Blimey, you've gone native! "humor" indeed![]()
This article has a good description of the F-16 deep stall problem. It only occurs in very rare specific circumstances, and has specific remedies to get out of. Its hardly a showstopper of a problem. Would buying the YF-17, a fighter that was inferior in many performance areas, on this one criterion, have been a sensible decision?
http://www.codeonemagazine.com/archives/1986/articles/july_86/deep_stalls/index.html
wasn't F-16's sparkling performance due to its flight control systems which maximased the potential yet in time principally due to increased payload requirements the tail size was increased . Won't claim anything but isn't the F-16 on par with with the '17 now ? F-18 is hardly defensible ı know but the claimed advantages of the Falcon are nowhere in sight now .

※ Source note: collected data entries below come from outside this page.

--- config.mk ---
export PLATFORM = sky130hd
export DESIGN_NAME = ones_comp_adder
export DESIGN_NICKNAME = d
export VERILOG_FILES = /design/src/rtl/oca_pkg.sv /design/src/rtl/eac_adder.sv /design/src/rtl/oca_control.sv /design/src/rtl/oca_datapath.sv /design/src/rtl/ones_comp_adder.sv
export SDC_FILE = /design/constraint.sdc
export NUM_CORES = 1
export LEC_CHECK = 0
export ABC_AREA = 1
export BUFFER_PORTS_ARGS = -buffer_cell sky130_fd_sc_hd__buf_2
export CAP_MARGIN = 20
export CORE_MARGIN = 1
export CORE_UTILIZATION = 59
export DETAILED_ROUTE_END_ITERATION = 8
export PLACE_DENSITY = 0.88
export SLEW_MARGIN = 25
export SYNTH_ARGS = -nofsm -noshare
export SYNTH_HDL_FRONTEND = slang
export SYNTH_HIERARCHICAL = 1
export SYNTH_SLANG_ARGS = --single-unit
--- constraint.sdc ---
create_clock -name clk -period 0.8 [get_ports clk]
set_input_delay 0.2 -clock clk [delete_from_list [all_inputs] [get_ports clk]]
set_output_delay 0.2 -clock clk [all_outputs]
set_load 0.02 [all_outputs]
--- src/rtl/oca_pkg.sv ---
package oca_pkg;
  localparam int OCA_STAGES = 2;

  typedef struct packed {
    logic useCarryIn;
    logic foldZero;
    logic bypass;
    logic capture;
  } oca_ctrl_t;
endpackage

--- src/rtl/eac_adder.sv ---
module eac_adder #(
  parameter int W = 8
) (
  input  logic [W-1:0] addA,
  input  logic [W-1:0] addB,
  output logic [W-1:0] sum,
  output logic         ovf
);
  localparam int WIDE = W + 1;

  logic [WIDE-1:0] wideSum;
  logic [W-1:0]    wrapIn;

  assign wideSum = {1'b0, addA} + {1'b0, addB};
  // the low part is at most 2^W-2 when a carry exists, so adding it back never carries again
  assign wrapIn  = {{(W-1){1'b0}}, wideSum[W]};
  assign sum     = wideSum[W-1:0] + wrapIn;
  assign ovf     = (addA[W-1] == addB[W-1]) && (sum[W-1] != addA[W-1]);
endmodule

--- src/rtl/oca_control.sv ---
module oca_control
  import oca_pkg::*;
#(
  parameter int THREE_INPUT   = 1,
  parameter int FOLD_NEG_ZERO = 0,
  parameter int REG_OUT       = 1
) (
  input  logic      rstN,
  output oca_ctrl_t ctrl
);
  always_comb begin
    ctrl.useCarryIn = (THREE_INPUT != 0);
    ctrl.foldZero   = (FOLD_NEG_ZERO != 0);
    ctrl.bypass     = (REG_OUT == 0);
    ctrl.capture    = rstN && (REG_OUT != 0);
  end
endmodule

--- src/rtl/oca_datapath.sv ---
module oca_datapath
  import oca_pkg::*;
#(
  parameter int W = 8
) (
  input  logic         clk,
  input  logic         rstN,
  input  oca_ctrl_t    ctrl,
  input  logic [W-1:0] opA,
  input  logic [W-1:0] opB,
  input  logic         carryIn,
  output logic [W-1:0] rawSum,
  output logic         rawOvf,
  output logic [W-1:0] sumOut,
  output logic         overflow
);
  logic [W-1:0] stIn0 [OCA_STAGES];
  logic [W-1:0] stIn1 [OCA_STAGES];
  logic [W-1:0] stSum [OCA_STAGES];
  logic         stOvf [OCA_STAGES];
  logic [W-1:0] sumQ;
  logic         ovfQ;

  assign stIn0[0] = opA;
  assign stIn1[0] = opB;
  assign stIn0[1] = stSum[0];
  assign stIn1[1] = {{(W-1){1'b0}}, carryIn & ctrl.useCarryIn};

  for (genvar g = 0; g < OCA_STAGES; g++) begin : gStage
    eac_adder #(.W(W)) uAdd (
      .addA(stIn0[g]),
      .addB(stIn1[g]),
      .sum (stSum[g]),
      .ovf (stOvf[g])
    );
  end

  // a wrap in stage 0 undone by the +1 of stage 1 cancels out
  assign rawOvf = stOvf[0] ^ stOvf[1];
  assign rawSum = (ctrl.foldZero && (&stSum[OCA_STAGES-1])) ? '0 : stSum[OCA_STAGES-1];

  always_ff @(posedge clk or negedge rstN) begin
    if (!rstN) begin
      sumQ <= '0;
      ovfQ <= 1'b0;
    end else if (ctrl.capture) begin
      sumQ <= rawSum;
      ovfQ <= rawOvf;
    end
  end

  assign sumOut   = ctrl.bypass ? rawSum : sumQ;
  assign overflow = ctrl.bypass ? rawOvf : ovfQ;
endmodule

--- src/rtl/ones_comp_adder.sv ---
module ones_comp_adder
  import oca_pkg::*;
#(
  parameter int WIDTH         = 8,
  parameter int THREE_INPUT   = 1,
  parameter int FOLD_NEG_ZERO = 0,
  parameter int REG_OUT       = 1
) (
  input  logic             clk,
  input  logic             rstN,
  input  logic [WIDTH-1:0] opA,
  input  logic [WIDTH-1:0] opB,
  input  logic             carryIn,
  output logic [WIDTH-1:0] sumOut,
  output logic             overflow
);
  oca_ctrl_t        ctrl;
  logic [WIDTH-1:0] rawSum;
  logic             rawOvf;

  oca_control #(
    .THREE_INPUT  (THREE_INPUT),
    .FOLD_NEG_ZERO(FOLD_NEG_ZERO),
    .REG_OUT      (REG_OUT)
  ) uCtrl (
    .rstN(rstN),
    .ctrl(ctrl)
  );

  oca_datapath #(.W(WIDTH)) uDp (
    .clk     (clk),
    .rstN    (rstN),
    .ctrl    (ctrl),
    .opA     (opA),
    .opB     (opB),
    .carryIn (carryIn),
    .rawSum  (rawSum),
    .rawOvf  (rawOvf),
    .sumOut  (sumOut),
    .overflow(overflow)
  );
endmodule

==> results of run 1 <==
## metrics by stage
stage,utilization [%],TNS (ps),instances
2_1_floorplan,-,-23360,316
3_3_place_gp,85.12,-25540,436
3_5_place_dp,85.12,-27560,436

The Viper of today is really not what was intended (at least by Boyd, his followers and I suppose you can also say by General Dynamics) when the LWF program was run. The original horizontal stabilizer was fine if the design had remained as a true lightweight fighter (with secondary air to ground) but once the mission changed to that of a bomb truck with a secondary A2A mission, the limitations became readily apparent.
The actual reason the YF-16 won was due to it's Ps (Specific Excess Energy) capability, which was based on Boyd's work, which the YF-16 exemplified.
Whereas, the YF-17 was originally designed as an F-104 replacement and was running behind the YF-16, in terms of being ready for the fly-off.
As such, there was a problem with the YF-17s horizontal tails that didn't allow it to take complete advantage of it's maneuvering capability.
Having said that, in the close in dogfight there wasn't anything that could touch the YF-17.
By the same token, the YF-16 was definitely superior in the energy maneuvering regime.
In fact, both prototypes were so maneuverable that the Air Force wouldn't allow them to dogfight the F-15.